The synaptic renormalization hypothesis posits that a primary function of sleep is to maintain synaptic homeostasis . According to this theory, the flood of sensory signals processed by the brain during waking results in global potentiation of cortical synapses, a process which consumes energy and space and therefore cannot continue unabated. Sleep is therefore a period of global synaptic downscaling that maintains homeostasis, thereby conserving energy and cortical space. Specifically, it is slow-wave activity (SWA) during NREM sleep that is thought to induce this depotentiation. While evidence in support of both global potentiation of synapses during waking  and SWA-mediated downscaling of synapses during sleep  continues to mount, there is still much uncertainty about the biophysical mechanisms which may contribute to either synaptic upscaling or downscaling .
Waking and sleep states are promoted by the activity of brainstem and hypothalamic neuronal nuclei that express key neurotransmitters in thalamic and cortical brain regions . Waking is characterized by high levels of noradrenaline, serotonin, histamine and acetylcholine, while all these neurotransmitters are at low levels during NREM sleep. We propose that the influence of acetylcholine (ACh) may provide a mechanism for both upscaling and downscaling of cortical synapses. Specifically, experimental studies have shown that ACh modulation switches the phase response curves of cortical pyramidal cells from Type II to Type I. Our computational studies of cortical networks show that the presence of ACh induces cellular and network dynamics which lead to net synaptic potentiation under a standard STDP rule, while the absence of ACh alters dynamics in such a way that the same STDP rule leads to net depotentiation (see Fig. 1). Thus the well-established prevalence of ACh in cortical circuits during waking may lead to global synaptic potentiation, while the absence of ACh during NREM sleep may lead to global depotentation.

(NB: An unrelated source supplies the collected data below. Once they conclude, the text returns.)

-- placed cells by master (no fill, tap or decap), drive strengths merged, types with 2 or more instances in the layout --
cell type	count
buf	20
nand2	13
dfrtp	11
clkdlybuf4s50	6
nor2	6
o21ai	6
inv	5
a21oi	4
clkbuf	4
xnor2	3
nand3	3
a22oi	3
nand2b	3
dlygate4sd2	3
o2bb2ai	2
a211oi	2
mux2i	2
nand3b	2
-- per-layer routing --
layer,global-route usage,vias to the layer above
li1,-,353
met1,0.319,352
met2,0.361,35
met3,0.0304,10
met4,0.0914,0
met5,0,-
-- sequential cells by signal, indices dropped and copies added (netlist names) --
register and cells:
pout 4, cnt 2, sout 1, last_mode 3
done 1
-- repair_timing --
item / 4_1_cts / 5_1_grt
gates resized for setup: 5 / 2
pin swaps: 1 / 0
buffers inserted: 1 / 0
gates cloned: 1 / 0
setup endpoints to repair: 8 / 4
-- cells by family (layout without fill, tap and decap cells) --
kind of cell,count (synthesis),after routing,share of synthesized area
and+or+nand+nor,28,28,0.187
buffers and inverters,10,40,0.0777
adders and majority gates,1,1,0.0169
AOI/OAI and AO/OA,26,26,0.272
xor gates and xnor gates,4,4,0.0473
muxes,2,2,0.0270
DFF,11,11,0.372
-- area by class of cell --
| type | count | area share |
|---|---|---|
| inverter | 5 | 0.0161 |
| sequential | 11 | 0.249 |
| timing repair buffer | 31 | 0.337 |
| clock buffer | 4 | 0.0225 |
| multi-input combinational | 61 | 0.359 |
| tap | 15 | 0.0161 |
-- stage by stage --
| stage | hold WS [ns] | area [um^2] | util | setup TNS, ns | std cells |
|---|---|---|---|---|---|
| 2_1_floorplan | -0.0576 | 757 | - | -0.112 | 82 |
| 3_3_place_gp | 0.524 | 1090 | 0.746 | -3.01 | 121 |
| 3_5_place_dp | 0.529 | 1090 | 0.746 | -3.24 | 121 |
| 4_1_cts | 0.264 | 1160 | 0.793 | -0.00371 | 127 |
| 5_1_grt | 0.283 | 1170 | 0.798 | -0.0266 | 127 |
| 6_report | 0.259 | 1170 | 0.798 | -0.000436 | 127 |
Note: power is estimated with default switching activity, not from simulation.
$ cat config.mk
export PLATFORM = sky130hd
export DESIGN_NAME = fifo_uart_tx_flat
export DESIGN_NICKNAME = d
export VERILOG_FILES = /design/src/rtl/fifo_uart_tx_if.sv /design/src/rtl/fifo_uart_tx.sv /design/src/flat_wrapper.sv
export SDC_FILE = /design/constraint.sdc
export NUM_CORES = 1
export LEC_CHECK = 0
export ABC_AREA = 1
export BUFFER_PORTS_ARGS = -buffer_cell sky130_fd_sc_hd__buf_4
export CAP_MARGIN = 15
export CELL_PAD_IN_SITES_DETAIL_PLACEMENT = 0
export CELL_PAD_IN_SITES_GLOBAL_PLACEMENT = 1
export CORE_UTILIZATION = 41
export CTS_CLUSTER_DIAMETER = 100
export DETAILED_ROUTE_END_ITERATION = 6
export PLACE_DENSITY_LB_ADDON = 0.1
export RECOVER_POWER = 50
export SYNTH_ARGS = -nofsm -noshare
export SYNTH_HDL_FRONTEND = slang
export SYNTH_SLANG_ARGS = --single-unit
$ cat constraint.sdc
create_clock -name clk_i -period 1.8 [get_ports clk_i]
set_clock_uncertainty 0.15 [all_clocks]
set_input_delay 0.18 -clock clk_i [delete_from_list [all_inputs] [get_ports clk_i]]
set_output_delay 0.18 -clock clk_i [all_outputs]
set_load 0.01 [all_outputs]
$ cat src/rtl/fifo_uart_tx_if.sv
// Bus between the FIFO read port and the UART drain stage, plus the serial pin and status.
// fifo_rd_en is a one-cycle pop strobe, issued only while fifo_empty is low; fifo_data is taken the cycle after.
interface fifo_uart_tx_if;
    logic       enable;
    logic       fifo_empty;
    logic [7:0] fifo_data;
    logic       fifo_rd_en;
    logic       tx;
    logic       busy;
    logic       byte_done;

    modport master (
        input  enable,
        input  fifo_empty,
        input  fifo_data,
        output fifo_rd_en,
        output tx,
        output busy,
        output byte_done
    );

    modport slave (
        output enable,
        output fifo_empty,
        output fifo_data,
        input  fifo_rd_en,
        input  tx,
        input  busy,
        input  byte_done
    );
endinterface

$ cat src/rtl/fifo_uart_tx.sv
// FIFO drain stage: pops one byte at a time and serialises it as an 8N1 UART frame.
// All outputs are registered; the FSM state is exported on state_o.
module fifo_uart_tx #(
    parameter int unsigned CLKS_PER_BIT = 16,
    parameter int unsigned CNT_W        = 16
) (
    input  logic                 clk_i,
    input  logic                 rst_i,
    fifo_uart_tx_if.master       bus_io,
    output logic [2:0]           state_o
);

    typedef enum logic [2:0] {
        S_IDLE  = 3'd0,
        S_REQ   = 3'd1,
        S_LOAD  = 3'd2,
        S_START = 3'd3,
        S_DATA  = 3'd4,
        S_STOP  = 3'd5
    } state_t;

    localparam logic [CNT_W-1:0] CNT_LAST = CNT_W'(CLKS_PER_BIT - 1);

    state_t           state_q;
    logic [CNT_W-1:0] cnt_q;
    logic [2:0]       bit_idx_q;
    logic [7:0]       shift_q;
    logic             tx_q;
    logic             rd_en_q;
    logic             busy_q;
    logic             done_q;

    logic             cnt_wrap;
    logic [CNT_W-1:0] cnt_d;
    logic [7:0]       shift_d;

    assign cnt_wrap = (cnt_q == CNT_LAST);
    assign cnt_d    = cnt_wrap ? '0 : cnt_q + CNT_W'(1);
    assign shift_d  = {1'b0, shift_q[7:1]};

    always_ff @(posedge clk_i) begin
        if (rst_i) begin
            state_q   <= S_IDLE;
            cnt_q     <= '0;
            bit_idx_q <= '0;
            shift_q   <= '0;
            tx_q      <= 1'b1;
            rd_en_q   <= 1'b0;
            busy_q    <= 1'b0;
            done_q    <= 1'b0;
        end else begin
            done_q <= 1'b0;
            case (state_q)
                S_IDLE: begin
                    tx_q  <= 1'b1;
                    cnt_q <= '0;
                    if (bus_io.enable && !bus_io.fifo_empty) begin
                        rd_en_q <= 1'b1;
                        busy_q  <= 1'b1;
                        state_q <= S_REQ;
                    end
                end
                S_REQ: begin
                    rd_en_q <= 1'b0;
                    state_q <= S_LOAD;
                end
                // Popped byte is on the FIFO output now; this is the only place it is sampled.
                S_LOAD: begin
                    shift_q <= bus_io.fifo_data;
                    tx_q    <= 1'b0;
                    cnt_q   <= '0;
                    state_q <= S_START;
                end
                S_START: begin
                    cnt_q <= cnt_d;
                    if (cnt_wrap) begin
                        tx_q      <= shift_q[0];
                        bit_idx_q <= '0;
                        state_q   <= S_DATA;
                    end
                end
                S_DATA: begin
                    cnt_q <= cnt_d;
                    if (cnt_wrap) begin
                        if (bit_idx_q == 3'd7) begin
                            tx_q    <= 1'b1;
                            state_q <= S_STOP;
                        end else begin
                            shift_q   <= shift_d;
                            tx_q      <= shift_q[1];
                            bit_idx_q <= bit_idx_q + 3'd1;
                        end
                    end
                end
                S_STOP: begin
                    cnt_q <= cnt_d;
                    if (cnt_wrap) begin
                        done_q  <= 1'b1;
                        busy_q  <= 1'b0;
                        state_q <= S_IDLE;
                    end
                end
                default: begin
                    state_q <= S_IDLE;
                end
            endcase
        end
    end

    assign bus_io.fifo_rd_en = rd_en_q;
    assign bus_io.tx         = tx_q;
    assign bus_io.busy       = busy_q;
    assign bus_io.byte_done  = done_q;
    assign state_o           = state_q;

endmodule
$ cat src/flat_wrapper.sv
// flat-port wrapper written by rule: the top's interface ports become plain ports
module fifo_uart_tx_flat 
#(
    parameter int unsigned CLKS_PER_BIT = 16,
    parameter int unsigned CNT_W        = 16
)
  (clk_i, rst_i, state_o, bus_io_enable, bus_io_fifo_empty, bus_io_fifo_data, bus_io_fifo_rd_en, bus_io_tx, bus_io_busy, bus_io_byte_done);
  fifo_uart_tx_if bus_io_i ();
  input  logic clk_i;
  input  logic rst_i;
  output logic [2:0] state_o;
  input wire logic [$bits(bus_io_i.enable)-1:0] bus_io_enable;
  input wire logic [$bits(bus_io_i.fifo_empty)-1:0] bus_io_fifo_empty;
  input wire logic [$bits(bus_io_i.fifo_data)-1:0] bus_io_fifo_data;
  output wire logic [$bits(bus_io_i.fifo_rd_en)-1:0] bus_io_fifo_rd_en;
  output wire logic [$bits(bus_io_i.tx)-1:0] bus_io_tx;
  output wire logic [$bits(bus_io_i.busy)-1:0] bus_io_busy;
  output wire logic [$bits(bus_io_i.byte_done)-1:0] bus_io_byte_done;
  assign bus_io_i.enable = bus_io_enable;
  assign bus_io_i.fifo_empty = bus_io_fifo_empty;
  assign bus_io_i.fifo_data = bus_io_fifo_data;
  assign bus_io_fifo_rd_en = bus_io_i.fifo_rd_en;
  assign bus_io_tx = bus_io_i.tx;
  assign bus_io_busy = bus_io_i.busy;
  assign bus_io_byte_done = bus_io_i.byte_done;
  fifo_uart_tx #(.CLKS_PER_BIT(CLKS_PER_BIT), .CNT_W(CNT_W)) u_core (.clk_i(clk_i), .rst_i(rst_i), .bus_io(bus_io_i), .state_o(state_o));
endmodule
==> summary.txt <==
Global route
  – Layer with the highest usage: met2
  – Met3 Use GR: 0.0414
  – Vias in the first global route: 1776
  – M2 GR Usage: 0.308
  – M1 GR Usage: 0.280
  – Largest net degree at the start of global routing: 22
  – First-pass GRT wire length: 8140 µm
  – Initial antenna violation count: 0
  – Overflow after GRT: 0
  – GRT Overall Usage: 0.198

Hold path
  – Worst Hold End: u_core.bus_io.fifo_rd_en$_SDFFE_PP0P_
  – Hold WC Path Type: input pin to register
  – Worst Hold Path Cells: 4
  – Hold Path Origin: bus_io_fifo_empty

Synthesis
  – Post-synthesis sequential area ratio: 0.327
  – Synth unique cells: 28
  – Post-synth top cells: nand2_1, nor2_1, inv_1, dfxtp_1, nand3_1
  – Seq cells post-synth: 34
  – Syn avg cell area: 6.03 µm²
  – Syn nets: 360
  – Main synth FF type: dfxtp_1
  – Number of enable flip-flop cells after synthesis: 0
  – Mapped cell area: 2080 µm²
  – Top cell type's share of synthesized area: 0.327
  – Mapped Cells: 345
  – Area contributors post-synth: dfxtp_1, nand2_1, nor2_1
  – Async set-reset flop share out of synthesis: 0
  – Area leader, netlist: dfxtp_1
  – Synth warn: 0
  – Top-count cell post-synth: nand2_1

Placement
  – Port Buf Inserts: 18
  – Routability Congestion: 0.847
  – Hpwl dp: 3690 µm

Routing
  – First drt pass iteration count: 4
  – Initial DRC Count: 126
  – Routed WL: 4990 µm
  – DRC Markers: 0
  – Wire per inst: 11.2 µm
  – Via/cell ratio: 4.65
  – Total number of vias: 2063
  – Final ANT Viol Nets: 0

Critical path
  – RR Startpoint: u_core.bit_idx_q[0]$_SDFFE_PP0P_
  – Slowest CP cell: dfxtp_1
  – Max incr delay on CP: 0.33 ns
  – Worst-path cell chain: ha_1, ha_1, inv_1, nand2_1, nand2_1, nand3_1, o21ai_0, nor2_1
  – Worst Path Arrival: 1.71 ns
  – Worst setup EP type: register
  – Crit path max fanout: 3
  – Critical Path Stages: 8
  – Critical path's top delay family: simple AND/OR/NAND/NOR gates
  – Worst setup SP type: register
  – Req. time, crit path: 1.83 ns
  – Critical setup path kind: register to register
  – Worst reg2reg setup slack: 0.12 ns
  – R2R depth: 8
  – Worst path bufs/invs: 1
  – RR Endpoint: u_core.bit_idx_q[2]$_SDFFE_PP0P_

Clocking
  – Cts hold-fix bufs: 0
  – Clock Tree Root: clkbuf_8
  – Post-CTS Setup Bufs: 0
  – Clk_lat worst skew: 0.29 ns
  – Clock sinks: 34
  – H-tree depth: 2
  – CTS clk-pin slew, worst paths: 0.07 ns
  – Clk buf depth: 2
  – Post-CTS sizing: 0
  – CTS tree: done
  – CTS buffer count: 5

Timing
  – Fin crit period: 1.68 ns
  – Final setup vio count: 0
  – Final hold violation count: 0
  – Fin Setup TNS: 0 ns
  – Final worst-path cycle share: 0.933
  – Max Slew Vio Count: 0
  – RSZ-0062 raised after global routing: yes
  – F_max: 0.596 GHz
  – Worst slew pin tran: 0.491 ns
  – Slew headroom: 0.672

Die
  – Ports: 19
  – Number of cell rows: 25
  – Full die area: 5360 µm²
  – Core Region: 4820 µm²
  – Initial Util: 0.432
  – Die W: 73.2 µm
  – DIE HEIGHT: 73.2 µm

Cells and area
  – Share of layout cells above drive strength 1: 0.130
  – Layout overhead on the synthesized area: 17.9%
  – FILL cells: 556
  – Final Util: 0.509
  – Antenna cells: 0
  – Layout Nets: 392

Power and ir drop
  – VDD IR-drop max: 0.627 mV
  – Power per cell area: 1040 nW/µm²
  – Leakage: 1.13 nW

Flow run
  – Max-Cap Viols: 0

Status
  – Status: finished clean
## layer usage
metal / vias up / part of all wire
met5: - / 0
met4: 0 / 0.0082
met3: 5 / 0.024
met2: 18 / 0.44
met1: 896 / 0.53
li1: 1144 / -
## cell usage in the layout (no fill, tap or decap), types with 2 or more instances in the layout
master,instances
buf_4,25
or2_2,2
nand2_1,114
clkbuf_1,9
a21oi_1,18
clkbuf_8,5
inv_1,38
nor2_1,60
nand4_1,8
a21oi_2,4
buf_12,2
nand3_1,31
dfxtp_1,34
xor2_1,2
o21ai_0,8
nand3_2,2
nor2_2,2
ha_1,3
## sequential cells by signal, summed over array words and instances (netlist names)
signal and cells:
u_core.bit_idx_q 3, u_core.bus_io.busy 1, u_core.bus_io.byte_done 1, u_core.bus_io.fifo_rd_en 1, u_core.bus_io.tx 1, u_core.cnt_q 16, u_core.shift_q 8, u_core.state_o 3
## final cells by class
class,instances,area [µm²],area share
timing repair buffer,34,254,0.104
tap,67,83.8,0.0342
multi-input combinational,262,1210,0.492
inverter,40,153,0.0622
clock buffer,7,76.3,0.0311
sequential,34,681,0.277
## tightest hold or removal path: cells and delay by family
family | cells | cell delay (ns)
buffers and inverters | 2 | 0.12
AO/OA/AOI/OAI | 1 | 0.06
AND/OR/NAND/NOR | 1 | 0.09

Counter-intuitively, the global potentiation induced by the presence of ACh in our simulated networks is due to asynchronous activity. This is due to the fact that in the asynchronous state, there exists important statistical structure to the network dynamics, so that post-synaptic neurons are more likely to fire immediately after (rather than before) a pre-synaptic action potential, thus leading to net potentiation of the network due to STDP.